Date: 2019-01-14 06:03 pm (UTC)
spikedluv: (summer: sunflowers by candi)
From: [personal profile] spikedluv
Do Not get me started on Tumblr's stupid tagging system! When I started on Tumblr I tagged my pairing posts with the usual '/' (ie, Derek/Stiles) and had no issue searching for tags that also used the '/'. Then one day it stopped working. Tumblr told me that I couldn't use the '/' in tags, and had supposedly Never Been Able to use it. Except how I had. So I checked their info on tags, and they never mention that there are certain characters that you can't use. That bugs me to this day.

Date: 2019-01-15 05:48 pm (UTC)
meridian_rose: pen on letter background  with text  saying 'writer' (Default)
From: [personal profile] meridian_rose
Oh yes then you get DerekxStiles or DerekStiles and again multiple tags which may or may not be searchable.

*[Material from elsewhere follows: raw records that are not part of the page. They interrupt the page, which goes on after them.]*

**config.mk**
```make
export PLATFORM = sky130hd
export DESIGN_NAME = hafr_framer
export DESIGN_NICKNAME = d
export VERILOG_FILES = /design/src/hafr_pkg.sv /design/src/hafr_fifo.sv /design/src/hafr_framer.sv
export SDC_FILE = /design/constraint.sdc
export NUM_CORES = 1
export LEC_CHECK = 0
export BUFFER_PORTS_ARGS = -buffer_cell sky130_fd_sc_hd__buf_2
export CAP_MARGIN = 20
export CORE_MARGIN = 5
export CORE_UTILIZATION = 36
export CTS_CLUSTER_DIAMETER = 200
export DETAILED_ROUTE_END_ITERATION = 16
export HOLD_SLACK_MARGIN = 0.08
export PLACE_DENSITY = 0.55
export SLEW_MARGIN = 10
export SYNTH_ARGS = -nofsm -noshare
export SYNTH_HDL_FRONTEND = slang
export SYNTH_SLANG_ARGS = --single-unit
export TNS_END_PERCENT = 1
```
**constraint.sdc**
```tcl
create_clock -name ref_clk_i -period 18.9 [get_ports ref_clk_i]
set_input_delay 1.89 -clock ref_clk_i [delete_from_list [all_inputs] [get_ports ref_clk_i]]
set_output_delay 1.89 -clock ref_clk_i [all_outputs]
set_load 0.01 [all_outputs]
```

There was that whole thing with hyphens too, so derek-hale to avoid spaces in your tag was fine until Tumblr co-opted it to use instead of tags with spaces (I think) so your tag derek-hale no longer worked and...nightmare basically!

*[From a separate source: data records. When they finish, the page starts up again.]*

==> config.mk <==
export PLATFORM = sky130hd
export DESIGN_NAME = pft_table_access
export DESIGN_NICKNAME = d
export VERILOG_FILES = /design/src/pft_pkg.sv /design/src/pft_table_access.sv
export SDC_FILE = /design/constraint.sdc
export NUM_CORES = 2
export LEC_CHECK = 0
export ABC_CLOCK_PERIOD_IN_PS = 3800
export BUFFER_PORTS_ARGS = -buffer_cell sky130_fd_sc_hd__buf_2
export CORE_AREA = 2 2 249 251
export DETAILED_ROUTE_END_ITERATION = 16
export DIE_AREA = 0 0 251 253
export PLACE_DENSITY = 0.77
export SYNTH_ARGS = -nofsm -noshare
export SYNTH_HDL_FRONTEND = slang
export SYNTH_SLANG_ARGS = --single-unit
==> constraint.sdc <==
create_clock -name clk_i -period 3.8 [get_ports clk_i]
set_input_delay 0.38 -clock clk_i [delete_from_list [all_inputs] [get_ports clk_i]]
set_output_delay 0.38 -clock clk_i [all_outputs]
set_load 0.01 [all_outputs]
==> src/pft_pkg.sv <==
// Purpose: Constants, register map and types for the program flash table access unit.
// Assumes: One 125 MHz clock, classic Wishbone slave, 8-bit registers in byte lane 0.
// Notes: Registers are single bytes; the rules of the unit follow.
// Function
// - Program and erase flash only in 64-byte rows.
// - Table read returns one byte each time.
// - No bulk erase path; row erase only.
// - Stall instruction fetch until timer ends cycle.
// - All transfers pass the 8-bit table latch.
// - Table store fills holding byte pointer[5:0].
// - Program cycle writes row pointer[21:6].
// - Row erase uses pointer[21:6], ignores [5:0].
// - Table read uses all 22 pointer bits.
// - Pointer is 22 bits from three bytes.
// - Four pointer modes: none, post-inc/dec, pre-inc.
// - Auto step touches only the low 21 bits.
// - Unlock port stores nothing, reads zero.
// - Space select bit 7 picks flash or EEPROM.
// - Config select bit 6 overrides space select.
// - Erase select bit 4 erases; completion clears.
// - Enable latch bit 2 clear inhibits cycles.
// - Abort flag bit 3 on warm reset mid-cycle or misuse.
// - Go bit 1 set-only, hardware clears.
// - Done flag set at cycle end, software clears.
// - EEPROM read bit 0 one-cycle, refused sometimes.
// - Go needs unlock pair 55h then 0AAh.
// - Holding bytes reset to FFh; FFh keeps byte.
`default_nettype none
package pft_pkg;
  // Word offsets on the Wishbone bus
  localparam logic [7:0] PFT_OFS_CONTROL = 8'h00;
  localparam logic [7:0] PFT_OFS_UNLOCK = 8'h04;
  localparam logic [7:0] PFT_OFS_LATCH = 8'h08;
  localparam logic [7:0] PFT_OFS_PTR_LOW = 8'h0c;
  localparam logic [7:0] PFT_OFS_PTR_HIGH = 8'h10;
  localparam logic [7:0] PFT_OFS_PTR_UPPER = 8'h14;
  localparam logic [7:0] PFT_OFS_TABLE_OP = 8'h18;
  localparam logic [7:0] PFT_OFS_FLAGS2 = 8'h1c;
  localparam logic [7:0] PFT_OFS_STATUS = 8'h20;
  // Bit positions in the control, flags and table operation registers
  localparam int PFT_BIT_SPACE = 7;
  localparam int PFT_BIT_CFG = 6;
  localparam int PFT_BIT_ERASE = 4;
  localparam int PFT_BIT_ABORT = 3;
  localparam int PFT_BIT_ENABLE = 2;
  localparam int PFT_BIT_GO = 1;
  localparam int PFT_BIT_EERD = 0;
  localparam int PFT_BIT_DONE = 4;
  localparam int PFT_BIT_STORE = 2;
  // Unlock keys and erased byte value
  localparam logic [7:0] PFT_KEY_FIRST = 8'h55;
  localparam logic [7:0] PFT_KEY_SECOND = 8'haa;
  localparam logic [7:0] PFT_HOLD_ERASED = 8'hff;
  localparam logic [1:0] PFT_UNL_IDLE = 2'h0;
  localparam logic [1:0] PFT_UNL_HALF = 2'h1;
  localparam logic [1:0] PFT_UNL_ARMED = 2'h2;
  // Geometry
  localparam int PFT_ROW_BYTES = 64;
  localparam int PFT_IDX_W = 6;
  localparam int PFT_PTR_W = 22;
  localparam int PFT_STEP_W = 21;
  localparam int PFT_ROW_W = 16;
  localparam int PFT_UPPER_W = 6;
  // Pointer modes of a table operation
  localparam logic [1:0] PFT_MODE_KEEP = 2'h0;
  localparam logic [1:0] PFT_MODE_POSTINC = 2'h1;
  localparam logic [1:0] PFT_MODE_POSTDEC = 2'h2;
  localparam logic [1:0] PFT_MODE_PREINC = 2'h3;
  // Targets of a timed cycle
  localparam logic [1:0] PFT_TGT_EEPROM = 2'h0;
  localparam logic [1:0] PFT_TGT_FLASH = 2'h1;
  localparam logic [1:0] PFT_TGT_CONFIG = 2'h2;
  // Timing
  localparam int PFT_CLK_MHZ = 125;
  localparam int PFT_PROG_TIME_US = 2000;
  localparam int PFT_PROG_CYCLES = PFT_PROG_TIME_US * PFT_CLK_MHZ;
  localparam int PFT_CNT_W = 20;

  typedef enum logic [1:0] {
    PFT_ST_IDLE = 2'b00,
    PFT_ST_READ = 2'b01,
    PFT_ST_PROG = 2'b10
  } pft_fsm_t;

  typedef struct packed {
    pft_fsm_t fsm;
    logic [PFT_ROW_BYTES-1:0][7:0] hold;
    logic [PFT_PTR_W-1:0] ptr;
    logic [7:0] latch;
    logic space;
    logic cfg;
    logic erase;
    logic abort;
    logic enable;
    logic go;
    logic eerd;
    logic done;
    logic [1:0] unlock;
    logic [1:0] pend_mode;
    logic [PFT_CNT_W-1:0] cnt;
    logic op_erase;
    logic [1:0] op_target;
    logic [PFT_ROW_W-1:0] op_row;
    logic ee_rd;
    logic commit;
    logic mem_rd;
    logic [PFT_PTR_W-1:0] mem_addr;
    logic ack;
    logic [31:0] rdat;
  } pft_state_t;
endpackage
`default_nettype wire

==> src/pft_table_access.sv <==
// Purpose: Table read/store, holding rows and self-timed row erase/write sequencer.
// Assumes: Flash array and EEPROM sit outside on the same clock; warm_rst_i is any
//   non power-on reset of the core.
// Notes: Registers are 8 bits wide in byte lane 0; upper bits read zero.
//
// The Wishbone interface to the registers and the register offsets were chosen for this implementation.
`timescale 1ns/1ps
`default_nettype none
module pft_table_access
  import pft_pkg::*;
#(
  parameter int PROG_CYCLES = PFT_PROG_CYCLES
) (
  // Clock and resets
  input wire logic clk_i,
  input wire logic rst_i,
  input wire logic warm_rst_i,
  // Wishbone slave
  input wire logic wb_cyc_i,
  input wire logic wb_stb_i,
  input wire logic wb_we_i,
  input wire logic [7:0] wb_adr_i,
  input wire logic [3:0] wb_sel_i,
  input wire logic [31:0] wb_dat_i,
  output logic [31:0] wb_dat_o,
  output logic wb_ack_o,
  // Program memory read port
  output logic mem_rd_o,
  output logic [PFT_PTR_W-1:0] mem_addr_o,
  input wire logic mem_rd_ack_i,
  input wire logic [7:0] mem_rd_data_i,
  // Timed cycle commit to the array
  output logic nvm_commit_o,
  output logic nvm_erase_o,
  output logic [1:0] nvm_target_o,
  output logic [PFT_ROW_W-1:0] nvm_row_o,
  output logic [PFT_ROW_BYTES*8-1:0] nvm_data_o,
  // EEPROM read, stall and done flag
  output logic ee_rd_o,
  output logic fetch_stall_o,
  output logic nvm_done_flag_o
);

  localparam logic [PFT_CNT_W-1:0] CNT_LAST = PFT_CNT_W'(PROG_CYCLES - 1);

  pft_state_t st_reg;
  pft_state_t st_next;
  logic bus_req;
  logic bus_wr;
  logic bus_rd;
  logic [7:0] wdat;

  // Step only the low 21 bits so the config space bit stays put
  function automatic logic [PFT_PTR_W-1:0] ptr_step(input logic [PFT_PTR_W-1:0] p,
                                                    input logic up);
    logic [PFT_STEP_W-1:0] low;
    low = up ? p[PFT_STEP_W-1:0] + 1'b1 : p[PFT_STEP_W-1:0] - 1'b1;
    return {p[PFT_PTR_W-1], low};
  endfunction

  // Pointer value after the operation for each mode
  function automatic logic [PFT_PTR_W-1:0] ptr_post(input logic [PFT_PTR_W-1:0] p,
                                                    input logic [1:0] mode);
    logic [PFT_PTR_W-1:0] q;
    q = p;
    if (mode == PFT_MODE_POSTINC) begin
      q = ptr_step(p, 1'b1);
    end else if (mode == PFT_MODE_POSTDEC) begin
      q = ptr_step(p, 1'b0);
    end
    return q;
  endfunction

  // Target of a timed cycle from the two select bits
  function automatic logic [1:0] sel_target(input logic cfg, input logic space);
    logic [1:0] t;
    t = space ? PFT_TGT_FLASH : PFT_TGT_EEPROM;
    if (cfg) begin
      t = PFT_TGT_CONFIG;
    end
    return t;
  endfunction

  // Bus strobes; only byte lane 0 carries register data
  assign bus_req = wb_cyc_i & wb_stb_i;
  assign bus_wr = bus_req & wb_we_i & ~st_reg.ack & wb_sel_i[0];
  assign bus_rd = bus_req & ~wb_we_i & ~st_reg.ack;
  assign wdat = wb_dat_i[7:0];

  // Next state of the whole unit
  always_comb begin
    logic [PFT_PTR_W-1:0] op_addr;
    logic [1:0] op_mode;
    op_addr = st_reg.ptr;
    op_mode = wdat[1:0];
    st_next = st_reg;
    st_next.commit = 1'b0;
    st_next.ee_rd = 1'b0;
    st_next.eerd = 1'b0;
    st_next.ack = bus_req & ~st_reg.ack;
    st_next.rdat = 32'h0;
    // Holding row returns to erased once the write has been handed over
    if (st_reg.commit && !st_reg.op_erase) begin
      st_next.hold = {PFT_ROW_BYTES{PFT_HOLD_ERASED}};
    end
    // Register reads
    if (bus_rd) begin
      case (wb_adr_i)
        PFT_OFS_CONTROL: begin
          st_next.rdat[7:0] = {st_reg.space, st_reg.cfg, 1'b0, st_reg.erase,
                               st_reg.abort, st_reg.enable, st_reg.go, st_reg.eerd};
        end
        PFT_OFS_LATCH: st_next.rdat[7:0] = st_reg.latch;
        PFT_OFS_PTR_LOW: st_next.rdat[7:0] = st_reg.ptr[7:0];
        PFT_OFS_PTR_HIGH: st_next.rdat[7:0] = st_reg.ptr[15:8];
        PFT_OFS_PTR_UPPER: st_next.rdat[PFT_UPPER_W-1:0] = st_reg.ptr[PFT_PTR_W-1:16];
        PFT_OFS_FLAGS2: st_next.rdat[PFT_BIT_DONE] = st_reg.done;
        PFT_OFS_STATUS: st_next.rdat[3:0] = {st_reg.unlock, st_reg.fsm};
        default: st_next.rdat = 32'h0; // Unlock port reads zero
      endcase
    end
    // Register writes
    if (bus_wr) begin
      case (wb_adr_i)
        PFT_OFS_CONTROL: begin
          st_next.space = wdat[PFT_BIT_SPACE];
          st_next.cfg = wdat[PFT_BIT_CFG];
          st_next.erase = wdat[PFT_BIT_ERASE];
          st_next.abort = wdat[PFT_BIT_ABORT];
          st_next.enable = wdat[PFT_BIT_ENABLE];
          // Read go refused while either select bit is one
          if (wdat[PFT_BIT_EERD] && !wdat[PFT_BIT_SPACE] && !wdat[PFT_BIT_CFG]) begin
            st_next.eerd = 1'b1;
            st_next.ee_rd = 1'b1;
          end
          // Go is set-only; a clear written here has no effect
          if (wdat[PFT_BIT_GO] && !st_reg.go) begin
            if (st_next.enable && st_reg.unlock == PFT_UNL_ARMED &&
                st_reg.fsm == PFT_ST_IDLE) begin
              st_next.go = 1'b1;
              st_next.fsm = PFT_ST_PROG;
              st_next.cnt = '0;
              st_next.op_erase = wdat[PFT_BIT_ERASE];
              st_next.op_target = sel_target(wdat[PFT_BIT_CFG], wdat[PFT_BIT_SPACE]);
              st_next.op_row = st_reg.ptr[PFT_PTR_W-1:PFT_IDX_W];
            end else begin
              st_next.abort = 1'b1;
            end
            st_next.unlock = PFT_UNL_IDLE;
          end
        end
        PFT_OFS_UNLOCK: begin
          // Only a sequencing tracker; no data is kept
          if (wdat == PFT_KEY_FIRST) begin
            st_next.unlock = PFT_UNL_HALF;
          end else if (wdat == PFT_KEY_SECOND && st_reg.unlock == PFT_UNL_HALF) begin
            st_next.unlock = PFT_UNL_ARMED;
          end else begin
            st_next.unlock = PFT_UNL_IDLE;
          end
        end
        PFT_OFS_LATCH: begin
          if (st_reg.fsm != PFT_ST_READ) begin
            st_next.latch = wdat;
          end
        end
        PFT_OFS_PTR_LOW: st_next.ptr[7:0] = wdat;
        PFT_OFS_PTR_HIGH: st_next.ptr[15:8] = wdat;
        PFT_OFS_PTR_UPPER: st_next.ptr[PFT_PTR_W-1:16] = wdat[PFT_UPPER_W-1:0];
        PFT_OFS_TABLE_OP: begin
          // Ignored while a read or timed cycle is running
          if (st_reg.fsm == PFT_ST_IDLE) begin
            if (op_mode == PFT_MODE_PREINC) begin
              op_addr = ptr_step(st_reg.ptr, 1'b1);
            end
            if (wdat[PFT_BIT_STORE]) begin
              // Store touches the holding row only, never the array
              st_next.hold[op_addr[PFT_IDX_W-1:0]] = st_reg.latch;
              st_next.ptr = ptr_post(op_addr, op_mode);
            end else begin
              st_next.mem_rd = 1'b1;
              st_next.mem_addr = op_addr;
              st_next.ptr = op_addr;
              st_next.pend_mode = op_mode;
              st_next.fsm = PFT_ST_READ;
            end
          end
        end
        PFT_OFS_FLAGS2: st_next.done = wdat[PFT_BIT_DONE];
        default: st_next.done = st_next.done;
      endcase
    end
    // Sequencer
    case (st_reg.fsm)
      PFT_ST_READ: begin
        if (mem_rd_ack_i) begin
          st_next.latch = mem_rd_data_i;
          st_next.mem_rd = 1'b0;
          st_next.ptr = ptr_post(st_reg.ptr, st_reg.pend_mode);
          st_next.fsm = PFT_ST_IDLE;
        end
      end
      PFT_ST_PROG: begin
        // Internal timer ends the cycle; the array sees one whole row
        if (st_reg.cnt == CNT_LAST) begin
          st_next.commit = 1'b1;
          st_next.go = 1'b0;
          st_next.done = 1'b1;
          st_next.fsm = PFT_ST_IDLE;
          if (st_reg.op_erase) begin
            st_next.erase = 1'b0;
          end
        end else begin
          st_next.cnt = st_reg.cnt + 1'b1;
        end
      end
      PFT_ST_IDLE: st_next.cnt = '0;
      default: st_next.fsm = PFT_ST_IDLE;
    endcase
    // A warm reset cuts a running cycle short; selects stay for tracing
    if (warm_rst_i) begin
      if (st_reg.fsm == PFT_ST_PROG) begin
        st_next.abort = 1'b1;
        st_next.commit = 1'b0;
      end
      st_next.go = 1'b0;
      st_next.mem_rd = 1'b0;
      st_next.unlock = PFT_UNL_IDLE;
      st_next.fsm = PFT_ST_IDLE;
    end
  end

  // State register; power-on leaves the holding row erased
  always_ff @(posedge clk_i) begin
    if (rst_i) begin
      st_reg <= '0;
      st_reg.hold <= {PFT_ROW_BYTES{PFT_HOLD_ERASED}};
    end else begin
      st_reg <= st_next;
    end
  end

  // Outputs straight from the state flops
  assign wb_dat_o = st_reg.rdat;
  assign wb_ack_o = st_reg.ack;
  assign mem_rd_o = st_reg.mem_rd;
  assign mem_addr_o = st_reg.mem_addr;
  assign nvm_commit_o = st_reg.commit;
  assign nvm_erase_o = st_reg.op_erase;
  assign nvm_target_o = st_reg.op_target;
  assign nvm_row_o = st_reg.op_row;
  assign nvm_data_o = st_reg.hold;
  assign ee_rd_o = st_reg.ee_rd;
  assign fetch_stall_o = st_reg.go; // Go stands exactly while the timed cycle runs
  assign nvm_done_flag_o = st_reg.done;
endmodule // pft_table_access
`default_nettype wire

Date: 2019-01-14 06:00 pm (UTC)
spikedluv: (summer: sunflowers by candi)
From: [personal profile] spikedluv
This is so true! Communities do take a lot of time and effort. I've seen so many people during Snowflake ask about communities, but they're new (mostly) so they're looking for communities that already exist, not something they have to set up. I've encouraged a few people to go ahead and create that community. But you're also correct in that they need to have clear rules and a good tagging system, something many comms lack because people just create a comm and let it go without paying it much attention post-creation.

Luckily we do have several DW comms where you can advertise your new comm, so people should make use of those if they create a community or challenge.

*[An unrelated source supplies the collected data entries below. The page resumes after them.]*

--- src/rtl/static_memory_page_mode_read.sv ---
// Page-mode read sequencer of the static memory controller
`timescale 1ns/1ps
module static_memory_page_mode_read (
    input wire logic clock,
    input wire logic resetn,
    input wire page_read_pkg::page_cfg_s cfg,
    input wire logic req_valid,
    input wire logic [page_read_pkg::ADDR_W-1:0] req_addr,
    input wire logic req_last,
    output logic req_ready,
    output logic [page_read_pkg::DATA_W-1:0] rd_data,
    output logic rd_valid,
    output logic busy,
    output logic [page_read_pkg::ADDR_W-1:0] mem_addr,
    output logic read_strobe_n,
    output logic chip_select_n,
    input wire logic [page_read_pkg::DATA_W-1:0] mem_data_in
);
    import page_read_pkg::*;

    // ************************************************
    // State
    // ************************************************
    rd_state_e state_reg, state_next;
    logic [PULSE_W-1:0] count_reg, count_next;
    logic [ADDR_W-1:0] page_reg, page_next;
    logic page_valid_reg, page_valid_next;
    logic last_reg, last_next;
    logic strobe_n_reg, strobe_n_next;
    logic [ADDR_W-1:0] addr_reg, addr_next;
    logic [DATA_W-1:0] data_reg, data_next;
    logic valid_reg, valid_next;
    logic ready_reg, ready_next;
    logic busy_reg, busy_next;

    logic [ADDR_W-1:0] offs_mask;
    logic [ADDR_W-1:0] ign_mask;
    logic same_page;
    logic accept;
    logic use_in_page;
    logic [PULSE_W-1:0] len_sel;

    // ************************************************
    // Address decode
    // ************************************************
    always_comb begin
        // Offset width follows page size; pages are size aligned
        // page size select
        unique case (cfg.page_size_field)
            PAGE_4: offs_mask = OFFS_4;
            PAGE_8: offs_mask = OFFS_8;
            PAGE_16: offs_mask = OFFS_16;
            PAGE_32: offs_mask = OFFS_32;
        endcase
        unique case (cfg.mem_width)
            WIDTH_16: ign_mask = IGN_16;
            WIDTH_32: ign_mask = IGN_32;
            default: ign_mask = IGN_8;
        endcase
    end

    assign same_page = page_valid_reg &&
        ((req_addr & ~offs_mask) == (page_reg & ~offs_mask));
    assign accept = req_valid && (state_reg != ST_PULSE);
    assign use_in_page = cfg.page_mode_enable && same_page &&
        (state_reg == ST_HOLD);
    assign len_sel = use_in_page ? cfg.in_page_pulse_length
                                 : cfg.first_access_pulse_length;

    // ************************************************
    // Sequencer
    // ************************************************
    always_comb begin
        state_next = state_reg;
        count_next = count_reg;
        page_next = page_reg;
        page_valid_next = page_valid_reg;
        last_next = last_reg;
        strobe_n_next = strobe_n_reg;
        addr_next = addr_reg;
        data_next = data_reg;
        valid_next = 1'b0;
        unique case (state_reg)
            ST_IDLE, ST_HOLD: begin
                if (accept) begin
                    page_next = req_addr;
                    addr_next = req_addr & ~ign_mask;
                    strobe_n_next = 1'b0;
                    // zero length treated as one cycle
                    count_next = (len_sel == PULSE_ZERO) ? PULSE_ZERO
                                 : len_sel - PULSE_ONE;
                    // burst only with page mode on
                    last_next = req_last || !cfg.page_mode_enable;
                    page_valid_next = cfg.page_mode_enable;
                    state_next = ST_PULSE;
                end
            end
            ST_PULSE: begin
                if (count_reg == PULSE_ZERO) begin
                    data_next = mem_data_in;
                    valid_next = 1'b1;
                    if (last_reg) begin
                        strobe_n_next = 1'b1;
                        page_valid_next = 1'b0;
                        state_next = ST_IDLE;
                    end else begin
                        state_next = ST_HOLD;
                    end
                end else begin
                    count_next = count_reg - PULSE_ONE;
                end
            end
        endcase
        ready_next = (state_next != ST_PULSE);
        busy_next = (state_next != ST_IDLE);
    end

    always_ff @(posedge clock or negedge resetn) begin
        if (!resetn) begin
            state_reg <= ST_IDLE;
            count_reg <= PULSE_ZERO;
            page_reg <= '0;
            page_valid_reg <= 1'b0;
            last_reg <= 1'b0;
            strobe_n_reg <= 1'b1;
            addr_reg <= '0;
            data_reg <= '0;
            valid_reg <= 1'b0;
            ready_reg <= 1'b1;
            busy_reg <= 1'b0;
        end else begin
            state_reg <= state_next;
            count_reg <= count_next;
            page_reg <= page_next;
            page_valid_reg <= page_valid_next;
            last_reg <= last_next;
            strobe_n_reg <= strobe_n_next;
            addr_reg <= addr_next;
            data_reg <= data_next;
            valid_reg <= valid_next;
            ready_reg <= ready_next;
            busy_reg <= busy_next;
        end
    end

    // ************************************************
    // Outputs
    // ************************************************
    // one flop drives both strobes
    assign read_strobe_n = strobe_n_reg;
    assign chip_select_n = strobe_n_reg;
    assign mem_addr = addr_reg;
    assign rd_data = data_reg;
    assign rd_valid = valid_reg;
    assign req_ready = ready_reg;
    assign busy = busy_reg;
endmodule

--- config.mk ---
export PLATFORM = sky130hd
export DESIGN_NAME = static_memory_page_mode_read
export DESIGN_NICKNAME = d
export VERILOG_FILES = /design/src/rtl/page_read_pkg.sv /design/src/rtl/static_memory_page_mode_read.sv
export SDC_FILE = /design/constraint.sdc
export NUM_CORES = 1
export LEC_CHECK = 0
export BUFFER_PORTS_ARGS = -buffer_cell sky130_fd_sc_hd__buf_2
export CELL_PAD_IN_SITES_DETAIL_PLACEMENT = 0
export CELL_PAD_IN_SITES_GLOBAL_PLACEMENT = 1
export CORE_UTILIZATION = 37
export DETAILED_ROUTE_END_ITERATION = 6
export HOLD_SLACK_MARGIN = 0.15
export PLACE_DENSITY = 0.78
export SLEW_MARGIN = 10
export SYNTH_ARGS = -nofsm -noshare
export SYNTH_HDL_FRONTEND = slang
export SYNTH_SLANG_ARGS = --single-unit
--- constraint.sdc ---
create_clock -name clock -period 3.05 [get_ports clock]
set_clock_uncertainty 0.15 [all_clocks]
set_input_delay 0.305 -clock clock [delete_from_list [all_inputs] [get_ports clock]]
set_output_delay 0.305 -clock clock [all_outputs]
set_load 0.02 [all_outputs]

Date: 2019-01-14 06:06 pm (UTC)
tjs_whatnot: (txt--i concur)
From: [personal profile] tjs_whatnot
It is a lot of work, but I think, worth it.

It's just so much easier--and more return on your investment tbh--to drop the one liners and instant reactions to Twitter and FB then to construct a worthwhile post here.

More importantly, for me is, I have to remember, I have to invest in other people's lives if I want anyone to give a shit about mine, ya know? And that's a lot of work too. UGH. ♥

Date: 2019-01-14 06:10 pm (UTC)
lessonsinescapology: (Default)
From: [personal profile] lessonsinescapology
Unless I'm mistaken, Tumblr only shows the most recent posts and tags. It doens't go back like LJ or DW.

I'm hoping for more fandoms to migrate to DW. For example, Kingsman seems to be entirely on Tumblr and it's hard to have a real conversation there.

Date: 2019-01-14 11:54 pm (UTC)
silveradept: A kodama with a trombone. The trombone is playing music, even though it is held in a rest position (Default)
From: [personal profile] silveradept
Communities are a strength of DW, or would be if there was enough participation in them and they were set up. In mulling over thoughts about how to make them more discoverable and perhaps there's somewhere where a person has put together a guide for creating a findable, active community somewhere?